■ Exercise objective
Which of the lines below holds the string "pwdata"? Copy every line that does.

━━━━━━━━━━

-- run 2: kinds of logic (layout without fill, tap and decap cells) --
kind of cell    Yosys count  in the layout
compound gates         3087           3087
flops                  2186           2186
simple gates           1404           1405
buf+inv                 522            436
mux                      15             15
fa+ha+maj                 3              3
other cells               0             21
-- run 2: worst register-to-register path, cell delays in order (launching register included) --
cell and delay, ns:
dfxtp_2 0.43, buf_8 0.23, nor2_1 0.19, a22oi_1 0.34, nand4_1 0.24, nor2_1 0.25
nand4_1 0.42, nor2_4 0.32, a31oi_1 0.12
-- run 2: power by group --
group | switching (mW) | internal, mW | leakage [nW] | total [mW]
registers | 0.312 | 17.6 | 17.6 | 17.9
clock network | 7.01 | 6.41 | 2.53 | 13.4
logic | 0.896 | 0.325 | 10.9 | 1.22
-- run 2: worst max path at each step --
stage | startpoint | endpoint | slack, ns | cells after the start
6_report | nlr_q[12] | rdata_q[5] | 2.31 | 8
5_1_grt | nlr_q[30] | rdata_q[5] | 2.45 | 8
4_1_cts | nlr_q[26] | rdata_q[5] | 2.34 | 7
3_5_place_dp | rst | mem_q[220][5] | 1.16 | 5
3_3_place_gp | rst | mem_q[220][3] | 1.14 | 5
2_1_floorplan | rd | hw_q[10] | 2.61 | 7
This design comes from an exercise in tuning for small area, a short achievable clock period and few clock cycles per item on the open sky130 flow, not from production work. Where RTL was checked, it was by simulation tests only, not by an equivalence proof against the original.

## comp_mult_top
module comp_mult_top
#(
    parameter logic [15:0] APB_BASE = '0   
) (
    input  logic        clk,
    input  logic        rst_n,
    input  logic [15:0] paddr,
    input  logic        pwrite,
    input  logic [15:0] pwdata,
    input  logic        psel,
    output logic        pready,
    output logic [15:0] prdata,
    output logic        pslverr,
    output logic        mem_ce,
    output logic        mem_we,
    output logic [15:0] mem_addr,
    output logic [7:0]  mem_wr_data,
    input  logic [7:0]  mem_rd_data
);
Settings: LEC_CHECK=0, ABC_AREA=1, CAP_MARGIN=20, CORE_MARGIN=2, CORE_UTILIZATION=40, CTS_BUF_LIST=sky130_fd_sc_hd__clkbuf_16, CTS_CLUSTER_DIAMETER=180, CTS_CLUSTER_SIZE=28, PLACE_DENSITY=0.7, SETUP_SLACK_MARGIN=4.0, SLEW_MARGIN=20; clock period 6.5 ns.
standard.sh (not shown) runs the stock make flow with config.mk's settings and CLKGATE_MAP_FILE= SYNTH_SCRIPT=/design/flow/synth_recipe.tcl, a recipe that flattens the netlist after the stock synthesis.
==> flow/flow/run.sh <==
#!/bin/bash
# standard layout, with plain buffers on the ports
set -euo pipefail
bash standard.sh BUFFER_PORTS_ARGS="-buffer_cell sky130_fd_sc_hd__buf_2" finish > standard.log 2>&1
The baseline finished with timing, DRC and antenna clean.
Change:
--- a/flow/design.v
+++ b/flow/design.v
@@ -71,22 +71,21 @@
         case (ofs)
             3'd0, 3'd1, 3'd2, 3'd3, 3'd4: acc_ok = pwrite;
             3'd5:                         acc_ok = 1'b1;
             3'd6:                         acc_ok = ~pwrite;
             default:                      acc_ok = 1'b0;
         endcase
     end
     assign wr_en = psel & pwrite & in_range & acc_ok;
     logic [15:0] wdat;
-    logic [7:0]  wd_next;
     logic        w_op1, w_op2, w_res, w_num, w_clr;
     always_ff @(posedge clk) begin
-        wdat    <= {pwdata[15:8], busy ? wd_next : pwdata[7:0]};
+        wdat    <= pwdata;
         w_op1   <= wr_en & (ofs == 3'd0);
         w_op2   <= wr_en & (ofs == 3'd1);
         w_res   <= wr_en & (ofs == 3'd2);
         w_clr   <= wr_en & (ofs == 3'd5) & ~pwdata[0];
     end
     always_ff @(posedge clk or negedge rst_n) begin
         if (!rst_n)
             w_num <= 1'b0;
         else
@@ -287,28 +286,29 @@
             p = pn;
         end
         sum = acc_in ^ p_ext ^ {g[15:0], 1'b0};
     end
     always_ff @(posedge clk) begin
         prod <= psum;
         acc <= sum;
         if (s[0] | s[6]) res <= acc;
     end
+    logic [7:0] wd_q;
     logic [7:0] res_top, acc_top;
     assign res_top = {6'd0, res[16], res[16]};
     assign acc_top = {6'd0, acc[16], acc[16]};
-    always_comb begin
+    always_ff @(posedge clk) begin
         if (lastf)
-            wd_next = ({8{s[0]}} & acc[7:0])
+            wd_q <= ({8{s[0]}} & acc[7:0])
                   | ({8{s[1]}} & res[15:8])
                   | ({8{s[2]}} & res_top)
                   | ({8{s[3]}} & sum[7:0])
                   | ({8{s[4]}} & acc[15:8])
                   | ({8{s[5]}} & acc_top);
         else
-            wd_next = ({8{s[3]}} & res[7:0])
+            wd_q <= ({8{s[3]}} & res[7:0])
                   | ({8{s[4] | s[7]}} & res[15:8])
                   | ({8{s[5] | s[8]}} & res_top)
                   | ({8{s[6]}} & acc[7:0]);
     end
-    assign mem_wr_data = wdat[7:0];
+    assign mem_wr_data = wd_q;
 endmodule
What happened:
- utilization drops by 0.72 points
- clock-buffer cell count went down by 6
- cell area falls by 2.1%
- final cell count drops by 2.1%
- sequential share of layout area increases by 2.4 points
- clock skew climbs by 26 ps
- area after synthesis went down by 1.0%
- synthesized cell count goes down by 2.4%
- worst hold slack improved by 15 ps
Testbench counts after the change, summed over its fixed seeds: cycles 22,492, items 2,070.
For the first run of this note, only the layout was checked, not whether the RTL still works.

* * *

The RTL this note starts from:
==> flow/design.v <==
`timescale 1ns/1ps
package cmul_types_pkg;
    localparam int ELEM_W    = 8;    
    localparam int RES_W     = 18;   
    localparam int RES_BYTES = 3;    
    localparam int ADDR_W    = 16;   
    localparam int REG_W     = 16;   
    typedef logic signed [ELEM_W-1:0] elem_t;       
    typedef logic signed [RES_W-1:0]  res_t;        
    typedef logic [ADDR_W-1:0]        addr_t;       
    typedef logic [REG_W-1:0]         reg_t;        
    typedef logic [2:0]               byte_cnt_t;   
endpackage
`timescale 1ns/1ps
package cmul_regmap_pkg;
    typedef enum logic [2:0] {
        OFS_OP1    = 3'd0,   
        OFS_OP2    = 3'd1,   
        OFS_RES    = 3'd2,   
        OFS_NUM_OP = 3'd3,   
        OFS_START  = 3'd4,   
        OFS_STATUS = 3'd5,   
        OFS_STATE  = 3'd6    
    } reg_offset_e;
    localparam int STS_DONE_BIT = 0;
    typedef enum logic [1:0] {
        ST_IDLE   = 2'd0,
        ST_RD_OPS = 2'd1,   
        ST_WORK   = 2'd2,   
        ST_WR_RES = 2'd3    
    } ctrl_state_e;
    localparam int OP_RD_BYTES  = 4;   
    localparam int RES_WR_BYTES = 6;   
    localparam int OP_STRIDE    = 2;   
    localparam int RES_STRIDE   = 6;   
endpackage
`timescale 1ns/1ps
module comp_mult_top
#(
    parameter logic [15:0] APB_BASE = '0   
) (
    input  logic        clk,
    input  logic        rst_n,
    input  logic [15:0] paddr,
    input  logic        pwrite,
    input  logic [15:0] pwdata,
    input  logic        psel,
    output logic        pready,
    output logic [15:0] prdata,
    output logic        pslverr,
    output logic        mem_ce,
    output logic        mem_we,
    output logic [15:0] mem_addr,
    output logic [7:0]  mem_wr_data,
    input  logic [7:0]  mem_rd_data
);
    logic [15:0] ofs_full;
    logic [2:0]  ofs;
    logic        in_range;
    logic        acc_ok;
    logic        wr_en;
    logic [15:0] num;        
    logic        num_nz;     
    logic        busy;       
    logic        done;
    logic        rd_q;       
    assign ofs_full = paddr - APB_BASE;
    assign in_range = (ofs_full[15:3] == 13'd0);
    assign ofs      = ofs_full[2:0];
    always_comb begin
        case (ofs)
            3'd0, 3'd1, 3'd2, 3'd3, 3'd4: acc_ok = pwrite;
            3'd5:                         acc_ok = 1'b1;
            3'd6:                         acc_ok = ~pwrite;
            default:                      acc_ok = 1'b0;
        endcase
    end
    assign wr_en = psel & pwrite & in_range & acc_ok;
    logic [15:0] wdat;
    logic        w_op1, w_op2, w_res, w_num, w_clr;
    always_ff @(posedge clk) begin
        wdat    <= pwdata;
        w_op1   <= wr_en & (ofs == 3'd0);
        w_op2   <= wr_en & (ofs == 3'd1);
        w_res   <= wr_en & (ofs == 3'd2);
        w_clr   <= wr_en & (ofs == 3'd5) & ~pwdata[0];
    end
    always_ff @(posedge clk or negedge rst_n) begin
        if (!rst_n)
            w_num <= 1'b0;
        else
            w_num <= wr_en & (ofs == 3'd3);
    end
    logic go;
    assign go     = wr_en & (ofs == 3'd4) & pwdata[0] & ~busy
                  & (w_num ? (wdat != 16'd0) : num_nz);
    assign pready = 1'b1;
    assign prdata = {15'd0, rd_q};
    always_ff @(posedge clk) begin
        rd_q <= ofs[1] ? busy : (done & ~w_clr);
    end
    logic [4:0]  jc;
    logic [9:0]  s;          
    logic        lastf;      
    logic        f0;         
    logic        fend;
    logic        fin;
    assign s[0] = ~jc[4] & ~jc[0];
    assign s[1] =  jc[0] & ~jc[1];
    assign s[2] =  jc[1] & ~jc[2];
    assign s[3] =  jc[2] & ~jc[3];
    assign s[4] =  jc[3] & ~jc[4];
    assign s[5] =  jc[4] &  jc[0];
    assign s[6] = ~jc[0] &  jc[1];
    assign s[7] = ~jc[1] &  jc[2];
    assign s[8] = ~jc[2] &  jc[3];
    assign s[9] = ~jc[3] &  jc[4];
    assign fend = lastf ? s[6] : s[9];
    assign fin  = busy & lastf & fend;
    logic       o_ce, o_we;
    logic       rd_n;
    logic [5:0] wb_n;
    logic       wr_n;
    assign rd_n = go | (busy & ~lastf & (s[0] | s[1] | s[2] | (s[9] & num_nz)));
    assign wb_n = {6{busy}} & (lastf ? s[5:0] : ({6{~f0}} & s[8:3]));
    assign wr_n = |wb_n;
    always_ff @(posedge clk or negedge rst_n) begin
        if (!rst_n) begin
            o_ce <= 1'b0;
            o_we <= 1'b0;
        end else begin
            o_ce <= rd_n | wr_n;
            o_we <= wr_n;
        end
    end
    assign mem_ce = o_ce;
    assign mem_we = o_we;
    logic [15:0] cur_ptr, nx1_ptr, nx2_ptr;
    logic [15:0] nxt;
    logic        rot;
    assign nxt = cur_ptr + {15'd0, o_ce};
    assign rot = busy & ~lastf & (s[1] | s[3] | (s[9] & num_nz));
    assign mem_addr = cur_ptr;
    always_ff @(posedge clk) begin
        if (w_op1)
            cur_ptr <= wdat;
        else if (busy)
            cur_ptr <= rot ? nx1_ptr : nxt;
        if (w_op2)
            nx1_ptr <= wdat;
        else if (rot)
            nx1_ptr <= nx2_ptr;
        if (w_res)
            nx2_ptr <= wdat;
        else if (rot)
            nx2_ptr <= nxt;
        if (w_num)
            num <= wdat;
        else if (busy & ~lastf & s[3])
            num <= num - 16'd1;
    end
    always_ff @(posedge clk) begin
        if (go) begin
            jc    <= 5'd0;
            f0    <= 1'b1;
            lastf <= 1'b0;
        end else if (f0 & s[3]) begin
            jc    <= 5'b11111;                                      
        end else if (fend) begin
            jc    <= 5'd0;
            f0    <= 1'b0;
            lastf <= ~num_nz;
        end else begin
            jc    <= {jc[3:0], ~jc[4]};
        end
    end
    always_ff @(posedge clk or negedge rst_n) begin
        if (!rst_n) begin
            num_nz  <= 1'b0;
            busy    <= 1'b0;
            done    <= 1'b0;
            pslverr <= 1'b0;
        end else begin
            pslverr <= psel & ~(in_range & acc_ok);
            if (w_num)
                num_nz <= (wdat != 16'd0);
            else if (busy & ~lastf & s[3])
                num_nz <= (num != 16'd1);                           
            if (go)
                busy <= 1'b1;
            else if (fin)
                busy <= 1'b0;
            if (fin)
                done <= 1'b1;
            else if (w_clr)
                done <= 1'b0;
        end
    end
    logic signed [7:0]  opa;    
    logic signed [7:0]  opb;    
    logic signed [7:0]  opc;    
    logic signed [7:0]  opd;    
    logic signed [11:0] prod;   
    logic               p_hi;   
    logic signed [16:0] acc;    
    logic signed [16:0] res;    
    always_ff @(posedge clk) begin
        if (s[1]) opa <= mem_rd_data;
        if (s[2]) opb <= mem_rd_data;
        if (s[3]) opc <= mem_rd_data;
        if (s[4] | (f0 & s[5])) opd <= mem_rd_data;
    end
    logic [7:0] mcand;
    logic [1:0] bneg, bone, btwo;
    logic       acc_en, acc_first;   
    logic       nx_d, nx_hi, nx_neg;
    logic [7:0] nx_src;
    logic [3:0] nx_nib;
    logic       nx_m1;
    logic [2:0] trip0, trip1;
    assign nx_d   = s[6] | s[7] | s[0] | s[1];
    assign nx_hi  = s[5] | s[7] | s[9] | s[1];
    assign nx_neg = s[0] | s[1];
    assign nx_src = (f0 & s[3]) ? mem_rd_data : (nx_d ? opd : opc);   
    assign nx_nib = nx_hi ? nx_src[7:4] : nx_src[3:0];
    assign nx_m1  = nx_hi & nx_src[3];
    assign trip0  = {nx_nib[1:0], nx_m1};
    assign trip1  = nx_nib[3:1];
    always_ff @(posedge clk) begin
        mcand     <= (s[4] | s[5] | s[0] | s[1] | (f0 & s[3])) ? opb : opa;
        bone[0]   <= trip0[1] ^ trip0[0];
        btwo[0]   <= (trip0[2] & ~trip0[1] & ~trip0[0]) | (~trip0[2] & trip0[1] & trip0[0]);
        bneg[0]   <= (trip0[2] & ~(trip0[1] & trip0[0])) ^ nx_neg;
        bone[1]   <= trip1[1] ^ trip1[0];
        btwo[1]   <= (trip1[2] & ~trip1[1] & ~trip1[0]) | (~trip1[2] & trip1[1] & trip1[0]);
        bneg[1]   <= (trip1[2] & ~(trip1[1] & trip1[0])) ^ nx_neg;
        p_hi      <= s[6] | s[8] | s[0] | s[2];
        acc_en    <= ~(s[3] | s[4]);                                
        acc_first <= s[5] | s[9];                                   
    end
    logic [8:0]  pm0, pm1, px0, px1;
    logic [11:0] row0, row1, row2;
    assign pm0  = bone[0] ? {mcand[7], mcand} : (btwo[0] ? {mcand, 1'b0} : 9'd0);
    assign pm1  = bone[1] ? {mcand[7], mcand} : (btwo[1] ? {mcand, 1'b0} : 9'd0);
    assign px0  = pm0 ^ {9{bneg[0]}};
    assign px1  = pm1 ^ {9{bneg[1]}};
    assign row0 = {{3{px0[8]}}, px0};
    assign row1 = {px1[8], px1, 1'b0, bneg[0]};
    assign row2 = {9'd0, bneg[1], 2'b00};
    logic signed [16:0] acc_in;
    logic signed [16:0] p_ext;
    logic signed [16:0] sum;
    assign acc_in = acc_first ? 17'sd0 : acc;
    assign p_ext  = p_hi ? {prod[11], prod, 4'd0} : {{5{prod[11]}}, prod};
    assign sum    = acc_in + p_ext;
    always_ff @(posedge clk) begin
        prod <= row0 + row1 + row2;
        if (acc_en)      acc <= sum;
        if (s[0] | s[6]) res <= acc;
    end
    logic [7:0] wd_q;
    logic [7:0] res_top, acc_top;
    assign res_top = {6'd0, res[16], res[16]};
    assign acc_top = {6'd0, acc[16], acc[16]};
    always_ff @(posedge clk) begin
        if (lastf)
            wd_q <= ({8{s[0]}} & acc[7:0])
                  | ({8{s[1]}} & res[15:8])
                  | ({8{s[2]}} & res_top)
                  | ({8{s[3]}} & sum[7:0])
                  | ({8{s[4]}} & acc[15:8])
                  | ({8{s[5]}} & acc_top);
        else
            wd_q <= ({8{s[3]}} & res[7:0])
                  | ({8{s[4] | s[7]}} & res[15:8])
                  | ({8{s[5] | s[8]}} & res_top)
                  | ({8{s[6]}} & acc[7:0]);
    end
    assign mem_wr_data = wd_q;
endmodule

━━━━━━━━━━

■ Expected output
    input  logic [15:0] pwdata,
-        wdat    <= {pwdata[15:8], busy ? wd_next : pwdata[7:0]};
+        wdat    <= pwdata;
         w_clr   <= wr_en & (ofs == 3'd5) & ~pwdata[0];
    input  logic [15:0] pwdata,
        wdat    <= pwdata;
        w_clr   <= wr_en & (ofs == 3'd5) & ~pwdata[0];
    assign go     = wr_en & (ofs == 3'd4) & pwdata[0] & ~busy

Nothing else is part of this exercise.